SELECT ... FROM tbl_name
  ORDER BY key_part1,key_part2,... LIMIT 10;

SELECT ... FROM tbl_name
  ORDER BY key_part1 DESC, key_part2 DESC, ... LIMIT 10;

MySQL resolves the following queries using only the entries from a secondary index, if the indexed columns are numeric:

SELECT key_part1,key_part2 FROM tbl_name WHERE key_part1=val;

  WHERE key_part1=val1 AND key_part2=val2;

SELECT key_part2 FROM tbl_name GROUP BY key_part1;

The following queries use the index data to retrieve the rows in sorted order without a separate sorting pass:

SELECT ... FROM tbl_name
  ORDER BY key_part1,key_part2,... ;

SELECT ... FROM tbl_name
  ORDER BY key_part1 DESC, key_part2 DESC, ... ;

You might be tempted to rewrite your queries to make arithmetic operations faster, while sacrificing readability. Because MySQL does similar optimizations automatically, you can often avoid this work, and leave the query in a more understandable and maintainable form. Some of the optimizations performed by MySQL follow:


Because work on the MySQL optimizer is ongoing, not all of the optimizations that MySQL performs are documented here.

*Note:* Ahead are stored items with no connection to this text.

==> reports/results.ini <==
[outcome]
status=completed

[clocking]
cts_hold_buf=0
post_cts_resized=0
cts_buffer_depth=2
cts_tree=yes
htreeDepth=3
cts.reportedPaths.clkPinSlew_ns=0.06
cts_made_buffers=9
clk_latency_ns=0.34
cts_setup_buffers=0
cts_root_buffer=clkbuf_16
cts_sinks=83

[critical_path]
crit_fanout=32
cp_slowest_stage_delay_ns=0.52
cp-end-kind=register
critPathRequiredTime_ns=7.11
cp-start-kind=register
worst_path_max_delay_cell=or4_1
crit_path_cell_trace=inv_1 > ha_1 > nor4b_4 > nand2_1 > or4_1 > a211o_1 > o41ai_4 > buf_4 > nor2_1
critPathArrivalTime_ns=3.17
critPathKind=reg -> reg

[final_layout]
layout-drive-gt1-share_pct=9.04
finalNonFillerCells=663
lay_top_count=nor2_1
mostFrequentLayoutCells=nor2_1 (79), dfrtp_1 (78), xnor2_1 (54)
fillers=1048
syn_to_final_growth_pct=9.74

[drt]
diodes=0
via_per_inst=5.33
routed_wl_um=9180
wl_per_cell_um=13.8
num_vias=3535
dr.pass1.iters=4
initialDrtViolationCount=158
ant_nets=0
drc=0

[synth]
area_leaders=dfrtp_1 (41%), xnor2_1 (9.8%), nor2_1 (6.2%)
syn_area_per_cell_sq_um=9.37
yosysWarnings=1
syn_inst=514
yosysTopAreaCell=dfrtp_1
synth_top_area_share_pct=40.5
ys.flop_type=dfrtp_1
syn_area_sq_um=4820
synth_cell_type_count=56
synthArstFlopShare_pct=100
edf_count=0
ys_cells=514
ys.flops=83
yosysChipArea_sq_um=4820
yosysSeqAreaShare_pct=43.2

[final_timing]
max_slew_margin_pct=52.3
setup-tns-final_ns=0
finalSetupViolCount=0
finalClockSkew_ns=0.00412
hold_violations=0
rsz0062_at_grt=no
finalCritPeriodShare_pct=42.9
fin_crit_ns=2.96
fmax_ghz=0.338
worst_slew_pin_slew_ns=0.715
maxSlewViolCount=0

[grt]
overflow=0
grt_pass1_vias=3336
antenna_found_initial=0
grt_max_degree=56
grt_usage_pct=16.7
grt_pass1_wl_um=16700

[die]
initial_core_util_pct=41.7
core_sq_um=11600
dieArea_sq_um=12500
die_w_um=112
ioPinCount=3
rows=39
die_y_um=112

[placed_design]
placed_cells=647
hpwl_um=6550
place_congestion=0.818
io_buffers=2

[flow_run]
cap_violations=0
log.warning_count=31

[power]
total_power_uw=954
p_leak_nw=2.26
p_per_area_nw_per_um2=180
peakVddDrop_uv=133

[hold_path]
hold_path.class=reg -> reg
`/design/flow/design.v`:
```
`timescale 1ns / 1ps
module qmut
#(parameter Q=7,
  parameter N=16
  )
(
    input [N-1:0] a,
    input [N-1:0] b,
    output [N-1:0] c
    );
    wire [2*N-1:0] a_ext;
    wire [2*N-1:0] b_ext;
    wire [2*N-1:0] r_ext;
    reg [2*N-1:0] a_mult;
    reg [2*N-1:0] b_mult;
    reg [2*N-1:0] result;
    reg [N-1:0] retVal;
    qtwosComp #(Q,N) comp_a (a[N-1:0],a_ext);
    qtwosComp #(Q,N) comp_b (b[N-1:0],b_ext);
    qtwosComp #(Q,N) comp_r (result[N-2+Q:Q],r_ext);
    assign c = retVal;
    always @(a_ext,b_ext)
    begin
        if(a[N-1] == 1)
            a_mult <= a_ext;
        else
            a_mult <= a;
        if(b[N-1] == 1)
            b_mult <= b_ext;
        else
            b_mult <= b;
    end
    always @(a_mult,b_mult)
    begin
        result <= a_mult * b_mult;
    end
    always @(result,r_ext)
    begin
        if((a[N-1] == 1 && b[N-1] == 0) || (a[N-1] == 0 && b[N-1] ==1))begin
            retVal[N-1] <= 1;
            retVal[N-2:0] <= r_ext[N-2:0];
        end
        else begin
            retVal[N-1] <= 0;
            retVal[N-2:0] <= result[N-2+Q:Q];
        end
    end
endmodule
`timescale 1ns / 1ps
module qtwosComp
#(parameter Q=15,
  parameter N=32
  )
(
    input [N-2:0] a,
    output [2*N-1:0] b
    );
    reg [2*N-1:0] flip;
    reg [2*N-1:0] out;
    assign b=out;
    always @(a)
    begin
        flip <= ~a;
    end
    always @(flip)
    begin
        out <= flip + 1;
    end
endmodule
```
==> config.mk <==
export PLATFORM = sky130hd
export DESIGN_NAME = ripple_carry_adder_subtractor
export DESIGN_NICKNAME = ripple_carry_adder_subtractor
export VERILOG_FILES = /design/flow/design.v
export SDC_FILE = /design/flow/constraint.sdc
export NUM_CORES = 4
export LEC_CHECK = 1
export CORE_AREA = 10 10 111 111
export DIE_AREA = 0 0 121 121
==> constraint.sdc <==
current_design ripple_carry_adder_subtractor

set clk_period 12.6
set clk_io_pct 0.2

create_clock -name clk0 -period $clk_period

set non_clock_inputs [all_inputs -no_clocks]
set_input_delay [expr $clk_period * $clk_io_pct] -clock clk0 $non_clock_inputs
set_output_delay [expr $clk_period * $clk_io_pct] -clock clk0 [all_outputs]
==> design.v <==
module ripple_carry_adder_subtractor(S, C, V, A, B, Op);
   parameter N=16;
   output [(2*N-1):0] S;
   output 	C;
   output 	V;
   input [(2*N-1):0] A;
   input [(2*N-1):0] B;
   input 	Op;   
   genvar i;
   wire [(2*N):0] temp_c;
   wire [(2*N-1):0] temp_xor;
   wire [(2*N-1):0] temp_op;
   assign temp_c[0]=Op;
   assign temp_op={{(2*N-1){Op}},Op};
   assign temp_xor=B^temp_op;
   assign C=temp_c[(2*N)]^Op;
   assign V=temp_c[(2*N)]^temp_c[(2*N-1)];
   generate
		for(i = 0; i <= (2*N-1); i = i + 1)
		begin
			full_adder u_full_adder_inst (S[i], temp_c[i+1], A[i], temp_xor[i], temp_c[i]);
		end
   endgenerate
endmodule  
module full_adder(S, Cout, A, B, Cin);
   output S;
   output Cout;
   input  A;
   input  B;
   input  Cin;
   assign S=A^B^Cin;
   assign Cout= (A & B) | ((A | B) & Cin);
endmodule
==> run.sh <==
#!/bin/bash
# OpenROAD 26Q1-2900-gdf79404cd8, Yosys 0.63+post, stock flow scripts
make -C /OpenROAD-flow-scripts/flow DESIGN_CONFIG=/design/flow/config.mk WORK_HOME=/design/flow/orfs finish
==> results.sh <==
# yosys + openroad results
export IMPL_status="complete, but fails checks"
export IMPL_violations="negative setup slack"
export IMPL_vias=1060
export IMPL_synth_area_mm2=0.00145
export IMPL_die_width_um=121
export IMPL_hold_viol=0
export IMPL_hold_buffers=0
export IMPL_regArea_um2=0
export IMPL_drive_above_1_share_pct=31.2
export IMPL_drtPass1Iterations=2
export IMPL_vdd_drop_max_mv=0.0235
export IMPL_fin_crit_sh_pct=130
export IMPL_tightest_slew_ns=0.282
export IMPL_leakage_uw=0.00105
export IMPL_min_path_type="in2out"
export IMPL_critPathKind="in2out"
export IMPL_drc=0
export IMPL_cp_end_kind="output port"
export IMPL_die_y_um=121
export IMPL_whs_ns=5.58
export IMPL_io_pins=99
export IMPL_dpl_cell_count=359
export IMPL_rows=36
export IMPL_startpoint_type="input port"
export IMPL_cp_required_ns=10.08
export IMPL_totalPowerFinal_uw=145
export IMPL_place_gp_congestion=0.738
export IMPL_slew_violations=0
export IMPL_fmax_mhz=61.0
export IMPL_ys_cells=159
export IMPL_place_hpwl_um=3530
export IMPL_finalNonFillerCells=364
export IMPL_post_place_ws_ns=-4.39
export IMPL_grtUsageTotal_pct=4.80
export IMPL_avgRoutedWirePerCell_um=10.1
export IMPL_diodes=0
export IMPL_grt_pass1_vias=1183
export IMPL_synthCells=159
export IMPL_worst_path_max_fanout=4
export IMPL_arrival_ns=13.87
export IMPL_grt_setup_unrepaired="true"
export IMPL_powerDensity_mw_per_mm2=59.5
export IMPL_setup_violations=13
export IMPL_synth_cell_type_count=9
export IMPL_synth_top_area_share_pct=42.9
export IMPL_fill_cells=1043
export IMPL_drv_cap=0
export IMPL_postRouteAntennaNets=0
export IMPL_ff_count=0
export IMPL_grt_pass1_wl_um=5780
export IMPL_avgSynthCellArea_um2=9.09
export IMPL_die_area_mm2=0.0146
export IMPL_yosys_area_mm2=0.00145
export IMPL_wl_um=3690
export IMPL_cp_common_cell="fa_2"
export IMPL_slowest_delay_ns=0.38
export IMPL_avgViaCountPerCell=2.91
export IMPL_path_delay_family="adder cells"
export IMPL_synth_top_cell_by_area="fa_1"
export IMPL_period_minus_slack_ns=16.39
export IMPL_fp_util_pct=14.6
export IMPL_finalWorstSetupSlack_ns=-3.79
export IMPL_relSlewSlack_pct=81.2
export IMPL_synthTopCellsByCount="57 x inv_1, 32 x buf_4, 31 x fa_1, 28 x xnor2_1, 6 x xor2_1"
export IMPL_synthTopCellsByArea="fa_1 43%, xnor2_1 17%, buf_4 17%"
export IMPL_yosysWarnings=0
export IMPL_grt_max_degree=17
export IMPL_clockBufferCount=0
export IMPL_crit_buf_inv=10
export IMPL_yosysSeqAreaShare_pct=0
export IMPL_antenna_found_initial=0
export IMPL_most_common_cell="inv_1"
export IMPL_tns_ns=-27.46
export IMPL_crit_slowest_cell="fa_2"
export IMPL_tool_warnings=35
export IMPL_core_area_mm2=0.00986
export IMPL_area_delta_synth_final_pct=68.6
export IMPL_port_buffers=99
export IMPL_grt_ovfl_total=0
export IMPL_comb_area_mm2=0.00104
export IMPL_drt_iter0_markers=7
==> stage by stage <==
| stage | utilization, % | instance area, um^2 |
|---|---|---|
| 6_report | 24.7 | 2440 |
| 3_3_place_gp | 24.4 | 2410 |
| 5_1_grt | 24.7 | 2440 |
| 4_1_cts | 24.3 | 2400 |
| 3_5_place_dp | 24.4 | 2410 |
| 2_1_floorplan | - | 1530 |
==> report_power, final <==
part	internal, uW	switching (uW)	leakage (uW)	total [uW]
Sequential	0	0	0	0
Clock	0	0	0	0
Combinational	96.9	48.1	0.00105	145
==> logic make-up (layout without fill, tap and decap cells) <==
| logic type | Yosys count | in the layout | synth area share [%] |
|---|---|---|---|
| buf+inv | 93 | 165 | 35.7 |
| xor+xnor | 34 | 34 | 20.6 |
| fa+ha+maj | 31 | 31 | 42.9 |
| mux | 1 | 1 | 0.779 |
==> tightest hold or removal path, delay by kind of cell <==
| kind | cells | cell delay [ns] |
|---|---|---|
| xor+xnor | 1 | 0.06 |
| buf+inv | 2 | 0.49 |
==> layout by cell type, fill, tap and decap left out <==
master / count
buf_12: 1
buf_2: 11
buf_4: 7
buf_6: 7
clkbuf_2: 1
clkdlybuf4s50_1: 78
dlygate4sd2_1: 3
fa_2: 31
inv_1: 46
inv_2: 11
mux2_4: 1
xnor2_1: 27
xnor2_2: 1
xor2_1: 5
xor2_4: 1
==> timing repair <==
item,CTS,global route
cloned,0,0
gates resized,70,16
endpoints found under the setup margin,15,14
buffers inserted,4,1
pin swaps,2,1
==> metal layers <==
metal | vias up | track usage, % | share of wire [%]
li1 | 528 | - | -
met1 | 477 | 5.61 | 38
met2 | 55 | 8.30 | 49
met3 | 0 | 2.31 | 14
met4 | 0 | 0 | 0
met5 | - | 0 | 0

  • Removal of unnecessary parentheses:

       ((a AND b) AND c OR (((a AND b) AND (c AND d))))
    -> (a AND b AND c) OR (a AND b AND c AND d)
  • Constant folding:

       (a<b AND b=c) AND a=5
    -> b>5 AND b=c AND a=5
  • Constant condition removal (needed because of constant folding):

       (B>=5 AND B=5) OR (B=6 AND 5=5) OR (B=7 AND 5=6)
    -> B=5 OR B=6
  • Constant expressions used by indexes are evaluated only once.

  • COUNT(*) on a single table without a WHERE is retrieved directly from the table information for MyISAM and MEMORY tables. This is also done for any NOT NULL expression when used with only one table.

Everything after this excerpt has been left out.